Metformin Works to Promote Remyelination in Ways Similar to Fasting, Study Says
Metformin, a common diabetes treatment that works to mimic dietary fasting, was seen to promote remyelination in the stem cells of elderly rats, suggesting it may be useful in treating multiple sclerosis.
“Metformin Restores CNS Remyelination Capacity by Rejuvenating Aged Stem Cells” was published in the journal Cell Stem Cell.
MS is characterized by the loss of myelin, the protective sheath around neurons (nerve cells) that helps them to communicate. As such, MS treatments that promote the replacement of lost myelin — a process called remyelination — are needed.
Myelin is made by cells called oligodendrocytes. These oligodendrocytes derive from specialized stem cells, which are called oligodendrocyte progenitor cells (OPCs).
Researchers in this study first showed that, as rats age, their OPCs lose the ability to readily mature into functional oligodendrocytes, a process common to aging. They found that, if given the proper stimuli, about 60% of OPCs from young rats grow into mature oligodendrocytes, while in aged rats less than 20% mature to oligodendrocyte cells.
The researchers then compared OPCs from old (20–24 months) and young animals (2–3 months), and found that aged OPCs exhibit certain cellular changes that are associated with cellular aging, particularly changes to their mitochondria (the cell’s powerhouses where energy is produced).

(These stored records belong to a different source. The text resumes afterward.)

[src/shared/rtd_regs_pkg.sv]
// constants and types for the rtd input register bank
package rtd_regs_pkg;
  localparam int ADDR_W = 4;
  // register offsets are avalon word indexes
  localparam logic [3:0] IDX_POINT = 4'hc;
  localparam logic [3:0] IDX_CFG = 4'hd;
  localparam logic [3:0] IDX_SCALE34 = 4'he;
  localparam logic [3:0] IDX_IRQ_STATUS = 4'h0;
  localparam logic [3:0] IDX_IRQ_MASK = 4'h1;
  localparam logic [3:0] IDX_DIAG_DATA = 4'h2;
  localparam int CFG_CONFIGURE = 0;
  localparam int CFG_FORCE_ERR = 1;
  localparam int CFG_POINT_FAULT = 2;
  localparam int CFG_CARD_TROUBLE = 3;
  localparam int CFG_WARMING = 4;
  localparam int CFG_MAINS_50HZ = 5;
  localparam int CFG_TRACK_EN = 6;
  localparam int CFG_DIAG = 7;
  localparam logic [7:0] CFG_RESET = 8'h00;
  localparam logic [7:0] SCALE_RESET = 8'h00;
  localparam logic [15:0] ZERO16 = 16'h0000;
  // interrupt events
  localparam int IRQ_N = 4;
  localparam int IRQ_FAULT = 0;
  localparam int IRQ_POINT = 1;
  localparam int IRQ_SYNC = 2;
  localparam int IRQ_READY = 3;
  localparam logic [3:0] IRQ_RESET = 4'h0;
  // timing
  localparam int CLK_HZ = 50_000_000;
  localparam int WARMUP_MS = 100;
  localparam int WARMUP_CYC = WARMUP_MS * (CLK_HZ / 1000);
  localparam int APPLY_US = 10;
  localparam int APPLY_CYC = APPLY_US * (CLK_HZ / 1_000_000);
  localparam int WDOG_MS = 1000;
  localparam int WDOG_CYC = WDOG_MS * (CLK_HZ / 1000);
  localparam logic [31:0] CNT_ONE = 32'h00000001;
  localparam logic [31:0] CNT_ZERO = 32'h00000000;

  typedef struct packed {
    logic [7:0] ch1;
    logic [7:0] ch2;
    logic [7:0] ch3;
    logic [7:0] ch4;
  } scales_s;

  typedef struct packed {
    logic diag;
    logic track_en;
    logic mains_50hz;
    logic force_err;
    logic configure;
  } cfg_s;

  typedef enum logic [2:0] {
    ST_WARM = 3'b001,
    ST_APPLY = 3'b010,
    ST_RUN = 3'b100
  } phase_e;
endpackage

“As with most regenerative processes, the efficiency of remyelination declines progressively with aging to the extent that it becomes so slow that it eventually fails,” they wrote. “This has important implications for chronic demyelinating diseases such as multiple sclerosis (MS) that can extend over several decades. Delayed remyelination renders demyelinated axons susceptible to [the] irreversible degeneration” evident in later MS stages.
The team wondered if targeting these cellular changes could improve the ability of oligodendrocyte progenitor cells to turn into oligodendrocytes and, by extension, promote remyelination.
Researchers used two approaches with the animals. The first was a alternate day fasting, where rats only ate every other day, which is known to limit cellular aging; the second was giving them metformin, a “small-molecule fasting mimetic” used to lower blood-sugar levels in diabetics, which acts through a protein called AMPK. This protein plays an important role in helping mitochondria work to produce cellular energy as intended.
Results showed that both approaches could promote the formation of oligodendrocytes in elderly rats, leading to better myelin repair.
In rats with chemically induced lesions of myelin loss, both alternate day fasting and metformin also improved remyelination relative to rats given neither treatment approach.
“Overcoming the effects of aging on OPCs is important in generating a permissive environment for remyelination. Interventions such as dietary restriction or drugs that mimic its effects will likely alter the function of OPCs and other cell types that contribute to remyelination … and may thus have dual benefits for the treatment of chronic demyelinating neurodegenerative diseases,” the study concluded.
Robin Franklin, PhD, a professor at the University of Cambridge and study co-author, called the finding “one of the most significant advances in myelin repair therapies there has ever been,” he said in a U.K. MS Society news release.
“The findings shed light on why cells lose their ability to regenerate myelin, and how this process might be reversed. Although research so far has been done in rats, we hope to move it forward into humans soon,” Franklin added.